Las investigaciones incluyeron un análisis al microscopio óptico que reveló la presencia de cristales metálicos con caras de exfoliación (caras cristalinas bien definidas y propias de los minerales), presumiblemente de hierro y níquel, informó en exclusiva a la Agencia Cubana de Noticias la ingeniera Martha Rodríguez Uratsuka, directora de la institución, en el Ministerio de Ciencia, Tecnología y Medio Ambiente (CITMA).

Aclaró que no se hallaron cóndrulos (gotas fundidas y súper enfriadas del material original que formó el meteorito) en ninguna de las muestras observadas al microscopio óptico.

Para ello hubo que aumentar cien veces el tamaño original de los prototipos, lo que permite suponer que no se trata en este caso particular de un meteorito de la subclase denominada condritos (dado que no se observan los cóndrulos).

En este sentido, indicó, es preciso efectuar exámenes químicos y mineralógicos más complejos, los cuales posibilitarán definir con mayor precisión a qué subclase o subtipo pertenece ese objeto de origen cósmico, así como su composición química exacta, aspecto en lo cual trabajan actualmente especialistas del IGA y del CITMA.

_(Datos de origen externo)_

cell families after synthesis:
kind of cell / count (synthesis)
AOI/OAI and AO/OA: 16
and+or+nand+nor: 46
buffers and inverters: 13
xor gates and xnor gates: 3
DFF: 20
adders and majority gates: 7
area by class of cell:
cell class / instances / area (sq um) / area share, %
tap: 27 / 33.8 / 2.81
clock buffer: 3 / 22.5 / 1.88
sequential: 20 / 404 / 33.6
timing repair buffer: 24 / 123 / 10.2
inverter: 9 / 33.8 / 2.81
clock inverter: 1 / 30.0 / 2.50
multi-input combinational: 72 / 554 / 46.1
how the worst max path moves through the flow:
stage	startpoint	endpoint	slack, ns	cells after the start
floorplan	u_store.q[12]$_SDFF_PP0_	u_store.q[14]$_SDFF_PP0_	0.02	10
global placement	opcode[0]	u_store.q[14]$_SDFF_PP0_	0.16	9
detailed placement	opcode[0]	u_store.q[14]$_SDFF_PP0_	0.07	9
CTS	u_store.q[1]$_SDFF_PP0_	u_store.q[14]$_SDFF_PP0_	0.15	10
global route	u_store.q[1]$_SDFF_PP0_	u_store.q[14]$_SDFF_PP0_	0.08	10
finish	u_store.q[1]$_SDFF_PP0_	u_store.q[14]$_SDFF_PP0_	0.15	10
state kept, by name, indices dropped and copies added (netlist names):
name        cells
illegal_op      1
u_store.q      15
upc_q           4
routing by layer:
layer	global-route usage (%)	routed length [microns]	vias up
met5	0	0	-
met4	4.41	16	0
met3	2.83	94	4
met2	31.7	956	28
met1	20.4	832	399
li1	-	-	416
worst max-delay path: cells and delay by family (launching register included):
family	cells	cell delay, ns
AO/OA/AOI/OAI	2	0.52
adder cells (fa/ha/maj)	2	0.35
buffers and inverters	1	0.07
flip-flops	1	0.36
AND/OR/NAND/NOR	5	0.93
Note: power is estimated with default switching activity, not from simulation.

Sin embargo, advirtió que para el grupo de expertos de su centro, durante los primeros estudios en el lugar, se determinó que el objeto en cuestión es un meteorito, presumiblemente del tipo pétreo (técnicamente denominado litito) y se trata, además por su magnitud, del mayor acontecimiento de este tipo que haya tenido lugar en Cuba.

Alertó sobre el hecho de que sería pura conjetura otra afirmación en materia de clasificación y composición químico – mineralógica, sin las debidas prácticas de laboratorio que exigen estos casos.

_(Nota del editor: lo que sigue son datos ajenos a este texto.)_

## config.mk

```make
export PLATFORM = sky130hd
export DESIGN_NAME = seq_top
export DESIGN_NICKNAME = d
export VERILOG_FILES = /design/src/rtl/seq_pkg.sv /design/src/rtl/seq_slot.sv /design/src/rtl/seq_datapath.sv /design/src/rtl/seq_ctrl.sv /design/src/rtl/seq_top.sv
export SDC_FILE = /design/constraint.sdc
export NUM_CORES = 1
export LEC_CHECK = 0
export ABC_AREA = 1
export CELL_PAD_IN_SITES_DETAIL_PLACEMENT = 0
export CELL_PAD_IN_SITES_GLOBAL_PLACEMENT = 2
export CORE_MARGIN = 1.5
export CORE_UTILIZATION = 30
export DETAILED_ROUTE_END_ITERATION = 7
export PLACE_DENSITY_LB_ADDON = 0.1
export SETUP_SLACK_MARGIN = 0.3
export SLEW_MARGIN = 15
export SYNTH_ARGS = -nofsm -noshare
export SYNTH_HDL_FRONTEND = slang
export SYNTH_SLANG_ARGS = --single-unit
```

## constraint.sdc

```tcl
create_clock -name clk -period 6.4 [get_ports clk]
set_input_delay 1.28 -clock clk [delete_from_list [all_inputs] [get_ports clk]]
set_output_delay 1.28 -clock clk [all_outputs]
set_load 0.03 [all_outputs]
```

## src/rtl/seq_pkg.sv

```systemverilog
package seq_pkg;

  localparam int unsigned INST_W = 48;
  localparam int unsigned IMM_W  = 16;
  localparam int unsigned OP_W   = 4;
  localparam int unsigned UNITS  = 4;

  localparam logic [OP_W-1:0] OP_NOP  = 4'd0;
  localparam logic [OP_W-1:0] OP_BLT  = 4'd1;
  localparam logic [OP_W-1:0] OP_BLTU = 4'd2;
  localparam logic [OP_W-1:0] OP_BLE  = 4'd3;
  localparam logic [OP_W-1:0] OP_BLEU = 4'd4;
  localparam logic [OP_W-1:0] OP_BEQ  = 4'd5;
  localparam logic [OP_W-1:0] OP_JAL  = 4'd6;
  localparam logic [OP_W-1:0] OP_LOOP = 4'd7;

  // 13-bit branch offset value that means "halt"
  localparam logic [12:0] STOP_OFF = 13'h1000;

  typedef struct packed {
    logic             useLd1;
    logic             useLd0;
    logic             endFlag;
    logic             predAlways;
    logic [UNITS-1:0] predPat;
    logic [OP_W-1:0]  op1;
    logic [OP_W-1:0]  op0;
    logic [IMM_W-1:0] imm1;
    logic [IMM_W-1:0] imm0;
  } seqInst_t;

  typedef struct packed {
    logic restart;
    logic advance;
  } seqStrb_t;

endpackage

```

## src/rtl/seq_slot.sv

```systemverilog
module seq_slot
  import seq_pkg::*;
#(
  parameter int unsigned DATA_W = 32,
  parameter int unsigned IP_W   = 12,
  localparam int unsigned TGT_W = IP_W + 5
) (
  input  logic [OP_W-1:0]   op,
  input  logic [IMM_W-1:0]  imm,
  input  logic              en,
  input  logic [DATA_W-1:0] x,
  input  logic [DATA_W-1:0] y,
  input  logic [IP_W-1:0]   ip,
  output logic              redirect,
  output logic [TGT_W-1:0]  target,
  output logic              stopHit,
  output logic              jalBad,
  output logic              loopSet,
  output logic [DATA_W-1:0] loopCnt,
  output logic [TGT_W-1:0]  loopEnd
);

  logic isBr, isJal, isLoop, cmpRes, taken;
  logic [TGT_W-1:0] ipW, offBr, offJal, immZ;

  assign ipW    = {{(TGT_W-IP_W){1'b0}}, ip};
  assign offBr  = {{(TGT_W-13){imm[12]}}, imm[12:0]};
  assign offJal = {{(TGT_W-15){1'b0}}, imm[14:0]};
  assign immZ   = {{(TGT_W-IMM_W){1'b0}}, imm};

  always_comb begin
    isBr   = 1'b0;
    cmpRes = 1'b0;
    unique case (op)
      OP_BLT:  begin isBr = 1'b1; cmpRes = $signed(x) <  $signed(y); end
      OP_BLTU: begin isBr = 1'b1; cmpRes = x <  y; end
      OP_BLE:  begin isBr = 1'b1; cmpRes = $signed(x) <= $signed(y); end
      OP_BLEU: begin isBr = 1'b1; cmpRes = x <= y; end
      OP_BEQ:  begin isBr = 1'b1; cmpRes = x == y; end
      default: begin isBr = 1'b0; cmpRes = 1'b0; end
    endcase
  end

  assign isJal  = (op == OP_JAL);
  assign isLoop = (op == OP_LOOP);

  assign taken    = en && isBr && (cmpRes == imm[15]);
  assign stopHit  = taken && (imm[12:0] == STOP_OFF);
  assign jalBad   = en && isJal && !imm[15];
  assign redirect = (taken && !stopHit) || (en && isJal && imm[15]);
  assign target   = ipW + (isJal ? offJal : offBr);

  assign loopSet  = en && isLoop;
  assign loopCnt  = (x == '0) ? '0 : x - 1'b1;
  assign loopEnd  = ipW + immZ - 1'b1;

endmodule

```

## src/rtl/seq_datapath.sv

```systemverilog
module seq_datapath
  import seq_pkg::*;
#(
  parameter int unsigned DATA_W = 32,
  parameter int unsigned IP_W   = 12,
  localparam int unsigned TGT_W = IP_W + 5,
  localparam int unsigned SLOTS = 2
) (
  input  logic              clk,
  input  logic              rst_n,
  input  seqStrb_t          strb,
  input  logic [OP_W-1:0]   op0,
  input  logic [OP_W-1:0]   op1,
  input  logic [IMM_W-1:0]  imm0,
  input  logic [IMM_W-1:0]  imm1,
  input  logic [UNITS-1:0]  unitEn,
  input  logic [DATA_W-1:0] aluX0,
  input  logic [DATA_W-1:0] aluY0,
  input  logic [DATA_W-1:0] aluX1,
  input  logic [DATA_W-1:0] aluY1,
  output logic [IP_W-1:0]   ip,
  output logic              stopHit,
  output logic              jalBad,
  output logic              rangeErr
);

  logic [SLOTS-1:0][OP_W-1:0]   opArr;
  logic [SLOTS-1:0][IMM_W-1:0]  immArr;
  logic [SLOTS-1:0][DATA_W-1:0] xArr, yArr;
  logic [SLOTS-1:0]             redirArr, stopArr, jalBadArr, loopSetArr;
  logic [SLOTS-1:0][TGT_W-1:0]  tgtArr, loopEndArr;
  logic [SLOTS-1:0][DATA_W-1:0] loopCntArr;

  assign opArr  = {op1, op0};
  assign immArr = {imm1, imm0};
  assign xArr   = {aluX1, aluX0};
  assign yArr   = {aluY1, aluY0};

  for (genvar g = 0; g < SLOTS; g++) begin : gSlot
    seq_slot #(.DATA_W(DATA_W), .IP_W(IP_W)) uSlot (
      .op      (opArr[g]),
      .imm     (immArr[g]),
      .en      (unitEn[g]),
      .x       (xArr[g]),
      .y       (yArr[g]),
      .ip      (ip),
      .redirect(redirArr[g]),
      .target  (tgtArr[g]),
      .stopHit (stopArr[g]),
      .jalBad  (jalBadArr[g]),
      .loopSet (loopSetArr[g]),
      .loopCnt (loopCntArr[g]),
      .loopEnd (loopEndArr[g])
    );
  end

  logic [DATA_W-1:0] loopCntR;
  logic [IP_W-1:0]   loopStartR;
  logic [TGT_W-1:0]  loopEndR;
  logic [TGT_W-1:0]  ipW, nextIp;
  logic              loopWrap;

  assign ipW      = {{(TGT_W-IP_W){1'b0}}, ip};
  assign loopWrap = (loopCntR != '0) && (ipW == loopEndR);

  always_comb begin
    nextIp = ipW + 1'b1;
    for (int s = 0; s < SLOTS; s++) begin
      if (redirArr[s]) nextIp = tgtArr[s];
    end
    if (loopWrap) nextIp = {{(TGT_W-IP_W){1'b0}}, loopStartR} + 1'b1;
  end

  assign stopHit  = |stopArr;
  assign jalBad   = |jalBadArr;
  assign rangeErr = nextIp[TGT_W-1:IP_W] != '0;

  always_ff @(posedge clk) begin
    if (!rst_n) begin
      ip         <= '0;
      loopCntR   <= '0;
      loopStartR <= '0;
      loopEndR   <= '0;
    end else if (strb.restart) begin
      ip         <= '0;
      loopCntR   <= '0;
      loopStartR <= '0;
      loopEndR   <= '0;
    end else if (strb.advance) begin
      ip <= nextIp[IP_W-1:0];
      if (loopSetArr[1]) begin
        loopCntR   <= loopCntArr[1];
        loopStartR <= ip;
        loopEndR   <= loopEndArr[1];
      end else if (loopSetArr[0]) begin
        loopCntR   <= loopCntArr[0];
        loopStartR <= ip;
        loopEndR   <= loopEndArr[0];
      end else if (loopWrap) begin
        loopCntR <= loopCntR - 1'b1;
      end
    end
  end


  restart_zero_chk: assert property (@(posedge clk) disable iff (!rst_n)
    strb.restart |=> (ip == '0));


  idle_hold_chk: assert property (@(posedge clk) disable iff (!rst_n)
    (!strb.advance && !strb.restart) |=> $stable(ip));


  loop_wrap_chk: assert property (@(posedge clk) disable iff (!rst_n)
    (strb.advance && loopWrap && !(|loopSetArr)) |=> (ip == IP_W'($past(loopStartR) + 1'b1)));

endmodule

```

## src/rtl/seq_ctrl.sv

```systemverilog
module seq_ctrl
  import seq_pkg::*;
#(
  parameter int unsigned DATA_W = 32
) (
  input  logic              clk,
  input  logic              rst_n,
  input  logic              start,
  input  logic              endFlag,
  input  logic              useLd0,
  input  logic              useLd1,
  input  logic              predAlways,
  input  logic [UNITS-1:0]  predPat,
  input  logic [DATA_W-1:0] predVal,
  input  logic              stopHit,
  input  logic              jalBad,
  input  logic              rangeErr,
  output seqStrb_t          strb,
  output logic [UNITS-1:0]  unitEn,
  output logic              pop0,
  output logic              pop1,
  output logic              running,
  output logic              finished,
  output logic              errFlag
);

  logic endPending, predTrue, loadBad, anyErr, normalHalt;

  assign predTrue   = |predVal;
  assign loadBad    = useLd1 && !useLd0;
  assign normalHalt = stopHit || endPending;
  assign anyErr     = jalBad || loadBad || (rangeErr && !normalHalt);

  always_comb begin
    if (!running)        unitEn = '0;
    else if (predAlways) unitEn = '1;
    else                 unitEn = predPat ~^ {UNITS{predTrue}};
  end

  assign pop0 = running && useLd0;
  assign pop1 = running && useLd0 && useLd1;

  assign strb.restart = !running && start;
  assign strb.advance = running && !anyErr && !normalHalt;

  always_ff @(posedge clk) begin
    if (!rst_n) begin
      running    <= 1'b0;
      endPending <= 1'b0;
      finished   <= 1'b0;
      errFlag    <= 1'b0;
    end else begin
      finished <= 1'b0;
      if (!running) begin
        if (start) begin
          running    <= 1'b1;
          endPending <= 1'b0;
          errFlag    <= 1'b0;
        end
      end else if (anyErr) begin
        running <= 1'b0;
        errFlag <= 1'b1;
      end else if (normalHalt) begin
        running  <= 1'b0;
        finished <= 1'b1;
      end else begin
        endPending <= endFlag;
      end
    end
  end


  finished_pulse_chk: assert property (@(posedge clk) disable iff (!rst_n)
    finished |=> !finished);


  err_from_run_chk: assert property (@(posedge clk) disable iff (!rst_n)
    $rose(errFlag) |-> ($past(running) && !running && !finished));


  end_delay_chk: assert property (@(posedge clk) disable iff (!rst_n)
    (running && endFlag && !anyErr && !normalHalt) |=> running);

endmodule

```

## src/rtl/seq_top.sv

```systemverilog
module seq_top
  import seq_pkg::*;
#(
  parameter int unsigned DATA_W = 32,
  parameter int unsigned IP_W   = 12
) (
  input  logic              clk,
  input  logic              rst_n,
  input  logic              start,
  output logic [IP_W-1:0]   imemAddr,
  input  logic [INST_W-1:0] imemData,
  input  logic [DATA_W-1:0] predVal,
  input  logic [DATA_W-1:0] aluX0,
  input  logic [DATA_W-1:0] aluY0,
  input  logic [DATA_W-1:0] aluX1,
  input  logic [DATA_W-1:0] aluY1,
  output logic [UNITS-1:0]  unitEn,
  output logic              pop0,
  output logic              pop1,
  output logic              running,
  output logic              finished,
  output logic              errFlag
);

  seqInst_t inst;
  seqStrb_t strb;
  logic     stopHit, jalBad, rangeErr;

  assign inst = seqInst_t'(imemData);

  seq_ctrl #(.DATA_W(DATA_W)) uCtrl (
    .clk       (clk),
    .rst_n     (rst_n),
    .start     (start),
    .endFlag   (inst.endFlag),
    .useLd0    (inst.useLd0),
    .useLd1    (inst.useLd1),
    .predAlways(inst.predAlways),
    .predPat   (inst.predPat),
    .predVal   (predVal),
    .stopHit   (stopHit),
    .jalBad    (jalBad),
    .rangeErr  (rangeErr),
    .strb      (strb),
    .unitEn    (unitEn),
    .pop0      (pop0),
    .pop1      (pop1),
    .running   (running),
    .finished  (finished),
    .errFlag   (errFlag)
  );

  seq_datapath #(.DATA_W(DATA_W), .IP_W(IP_W)) uDp (
    .clk     (clk),
    .rst_n   (rst_n),
    .strb    (strb),
    .op0     (inst.op0),
    .op1     (inst.op1),
    .imm0    (inst.imm0),
    .imm1    (inst.imm1),
    .unitEn  (unitEn),
    .aluX0   (aluX0),
    .aluY0   (aluY0),
    .aluX1   (aluX1),
    .aluY1   (aluY1),
    .ip      (imemAddr),
    .stopHit (stopHit),
    .jalBad  (jalBad),
    .rangeErr(rangeErr)
  );

endmodule

```

==> results summary, run 1 <==
The fill cell total of the finished layout is about 4,400. The maximum vdd ir drop came out at between 0.0003 and 0.0004 V. The net count of the mapped netlist is 2,438. Using the TritonRoute via totals, the vias-per-cell ratio works out to 4.76. The share of final-layout standard cells stronger than drive strength 1 came out at 0.0310. TritonCTS built the clock tree. The worst register-to-register path ends at uDp.loopCntR[13]. The time the worst path needs with I/O delays and setup is 5430 ps. Setup repair after global routing left no endpoint under its margin. The area inside the core boundary came out at 39,900 um2. The floorplan step set the die width to 205 um. The largest net degree at the start of global routing is 65.

The root buffer selected by CTS is sky130_fd_sc_hd__clkbuf_16. The number of cells traversed by the worst register-to-register path is 20. The setup path with the least slack is of type input port to register.

The startpoint of the most critical register-to-register path is uDp.ip[2]. The tightest hold path in the finished design has a slack of slightly below 500 ps. Relative to the synthesized area, the layout overhead comes to 25.7%. The share of the Yosys chip area taken by registers is 0.126. In the finished design, the share of the clock period the worst path needs comes to 0.848.

The total overflow left after global routing is 0. The worst setup path is captured at a register. Along the worst path, the maximum fanout reaches between 60 and 70. The worst setup path is launched from an input port.

The worst endpoint data arrival time is roughly 5700 ps. For this run, the top clock speed supported by timing is roughly 180 MHz. In this run the most critical hold path is launched from uCtrl.endPending. The HPWL reported at the end of detailed placement came out at between 30,000 and 40,000 um. The insertion delay of the later-clocked pin in the worst-skew pair is 360 ps. The library cells used most frequently in the layout, excluding fill and tap cells, are sky130_fd_sc_hd__nand2_1 (416), sky130_fd_sc_hd__inv_1 (398), sky130_fd_sc_hd__nor2_1 (300). Counting tap cells, the placed design contains a total of roughly 2,800 instances. The via count of the first global-routing pass is roughly 13,000.

The final estimated routing congestion in global placement is approximately 0.83. The final cell count without fillers is between 2,000 and 3,000. The worst hold path passes through 2 cells.

The flow ran to the end, and the final reports show no timing, DRC or antenna violations. The post-synthesis cell type count is 56. In this run, synthesis produced a sequential element count of just under 80. The average wire per cell in the routed design came out at about 16 um.

The leakage power is slightly below 8 nW. The number of endpoints with negative hold slack in the final report came out at 0. Pin placement for this block handled 232 I/O pins. After the last flow step, the layout net total stands at 2,646. For the final routed database, the setup TNS stands at 0 ps. The area of the die is around 42,000 um2. The number of clock sinks came out at 77. The DRC violation count after routing came out at 0. The count of input and output buffers is about 230. The count of max-cap constraint violations is 0.

The power density over cell area came out at a little under 500 nW/um2. The number of gates resized after cts came out at 0. The number of instances in the synthesized netlist came out at between 2,000 and 2,500. The reg-to-reg setup timing slack is between 1500 and 2000 ps.

The global-route usage over all layers is 0.216. The maximum count of clock buffers along a single path is 2. The area of the mapped netlist is 12,200 um2.

The worst endpoint required time came out at approximately 6600 ps. The worst pin sits at a relative slew slack of 0.252. The first TritonRoute pass finished after 6 iterations. The final worst slack is just under 1000 ps. Counting the buffers created by CTS gives 9.

The number of H-tree branching levels is 3. The warning count from the yosys run came out at 0. The share of async-settable or async-resettable flops after synthesis came out at 0.

The global-route wire length before repair came out at around 70,000 um. The aggregate routed wire length is roughly 45,000 um. The vias after detailed routing came out at 13,400. The number of antenna violations at the first check in global routing was 0. The floorplan has between 70 and 80 rows. The transition time at the pin with the least slew margin is 1120 ps. Buffers added to address setup during post-CTS repair amount to 0.

The detail route stage leaves a number of antenna-violating nets equal to 0. Counting flops with a built-in enable in the synthesized netlist gives 0. Leaving out fill and tap cells, the most frequent cell in the layout is sky130_fd_sc_hd__nand2_1. For this run, the leading register cell type out of synthesis is sky130_fd_sc_hd__dfxtp_1. The pre-CTS worst setup slack is about 460 ps. Setup violations remaining at the end of the flow were counted as 0. The average cell area after synthesis came out at between 5 and 6 um2. The worst clock skew is ~15 ps.

The final core utilization is 0.384. The hold-critical path endpoint is uCtrl.endPending. The number of hold buffers added after CTS was 0.

The height of the chip is ~200 um. The detailed router finished its first iteration with between 900 and 1,000 violations. After clock tree synthesis, the clock-pin slew on the worst setup and hold paths is 70 ps.

The number of slew-limit violations in the final report was 0. The path class of the tightest hold or removal check is register to register. The initial utilization of the core area, before any placement, comes to 0.305.
sequential cells by signal (all words and copies together), names as in the netlist:
signal,cells
uDp.loopStartR,12
uCtrl.running,1
uCtrl.errFlag,1
uDp.loopCntR,32
uCtrl.finished,1
uDp.ip,12
uDp.loopEndR,17
uCtrl.endPending,1
cells by family after synthesis:
group,Yosys count,share of synthesized area
AO/OA/AOI/OAI,333,0.156
XOR/XNOR,116,0.0834
adder cells (fa/ha/maj),151,0.157
AND/OR/NAND/NOR,944,0.332
flip-flops,77,0.126
buffers and inverters,455,0.145
Yosys cell counts (all sizes together) (3+ instances only):
cell type	instances	share of area
a21boi	3	0.0018
o21bai	20	0.012
o31ai	7	0.0047
and2	3	0.0015
nand2	422	0.13
clkbuf	26	0.0080
buf	21	0.011
o221ai	5	0.0036
o21ai	131	0.054
ha	147	0.15
o211ai	13	0.0080
dfxtp	77	0.13
nand4	34	0.020
or2	7	0.0038
a21o	6	0.0037
a31oi	7	0.0036
nor2	309	0.099
nor4	30	0.017
nand3	92	0.039
nor3	40	0.018
fa	4	0.0066
inv	405	0.12
a21oi	101	0.041
o32ai	3	0.0022
xnor2	26	0.019
clkinv	3	0.00092
o22ai	27	0.014
xor2	90	0.065
nand3b	3	0.0018
layout make-up:
cell class | instances | area, um2 | share of cell area
inverters | 408 | 1530 | 0.0999
repair buffers | 244 | 2410 | 0.157
multi-input cells | 1544 | 8890 | 0.580
clock inverters | 6 | 53.8 | 0.00351
well taps | 525 | 657 | 0.0429
clock buffers | 10 | 239 | 0.0156
diodes | 2 | 5.00 | 0.000327
flip-flops and latches | 77 | 1540 | 0.101
worst max-delay path, stage by stage:
cell,delay [ps]
sky130_fd_sc_hd__clkdlybuf4s50_1,470
sky130_fd_sc_hd__ha_1,440
sky130_fd_sc_hd__nand2_1,120
sky130_fd_sc_hd__inv_2,60
sky130_fd_sc_hd__nand2_2,50
sky130_fd_sc_hd__nor2_2,190
sky130_fd_sc_hd__nand2_1,140
sky130_fd_sc_hd__nor2_2,150
sky130_fd_sc_hd__nand3_1,260
sky130_fd_sc_hd__nor2_1,170
sky130_fd_sc_hd__a21oi_1,50
sky130_fd_sc_hd__nand2_1,70
sky130_fd_sc_hd__clkinv_1,70
sky130_fd_sc_hd__nand3_1,90
sky130_fd_sc_hd__nand4_1,200
sky130_fd_sc_hd__nand2_1,160
sky130_fd_sc_hd__nand2_1,70
sky130_fd_sc_hd__nand2_1,50
sky130_fd_sc_hd__nand2_1,50
sky130_fd_sc_hd__nand2_1,90
sky130_fd_sc_hd__nand2_1,70
sky130_fd_sc_hd__nand2_2,130
sky130_fd_sc_hd__nand4_4,730
sky130_fd_sc_hd__o21bai_1,410
sky130_fd_sc_hd__nor2_1,60
power breakdown:
group,total (mW),switching (mW),internal (mW)
clock,0.529,0.248,0.281
sequential,0.765,0.176,0.589
combinational,6.29,3.97,2.31
total,7.58,4.40,3.18
per-layer routing:
metal / up-vias / global-route usage / wire, um
met4: 0 / 0.0307 / 438
met5: - / 0 / 0
met1: 6054 / 0.321 / 23600
met2: 285 / 0.339 / 19400
li1: 7057 / - / -
met3: 21 / 0.0232 / 1780
how the worst max path moves through the flow:
stage                           start  cells after the start  slack (ps)          endpoint
after floorplan           imemData[1]                     23        2380  uDp.loopEndR[15]
after global placement      aluX0[31]                     27         520  uDp.loopCntR[15]
after detailed placement    aluX0[31]                     27         460  uDp.loopCntR[16]
after CTS                   aluX0[31]                     27         820  uDp.loopCntR[28]
after global routing        aluX0[31]                     27         410  uDp.loopCntR[13]
final                       aluX0[31]                     25         970  uDp.loopCntR[13]
per-stage QoR:
step	area (um2)	power (mW)
detailed placement	15000	7.05
floorplan	12200	5.36
global placement	15000	7.07
global route	15300	8.46
CTS	15300	7.63
finish	15300	7.58
Power figures use the tool's default switching activity.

El meteorito se fragmentó a una altura estimada entre 10 y 12 kilómetros en la atmósfera terrestre, que provocó un gran estruendo escuchado en todos los municipios de la provincia y una sacudida o vibración, registrada en el poblado de Viñales por efecto de la onda expansiva.

En el propio lugar se han detectado hasta el momento entre 40 y 50 fragmentos del meteorito, esparcidos entre las zonas de Dos Hermanas, finca El Palmarito, Los Jazmines, El Cuajaní y las proximidades del pueblo de Viñales.

Por esa razón, se estima que el objeto cósmico original debió haber sido mucho más grande y pesado, al entrar en la atmósfera terrestre, antes de fragmentarse y disgregarse al caer en tierra.

Hasta el momento, no es posible definir con exactitud el tamaño y peso originales, pero se considera que pudo haber pesado más de tres toneladas, a juzgar por la cantidad de fragmentos encontrados y por los reportes de avistamiento, de acuerdo con la directora del IGA.

La mayor porción, hallada en la zona norte de la ensenada de Dos Hermanas, la vio caer un campesino residente en el lugar, con un peso de un kilogramo, longitud en su eje mayor de 10,8 centímetros y un volumen calculado de 746,5 centímetros.

Incluso, impactó el suelo en un área de pastos de ganado mayor de la zona, lo cual originó un pequeño cráter o embudo de unos 11 centímetros de diámetro y entre 15 – 20 de profundidad.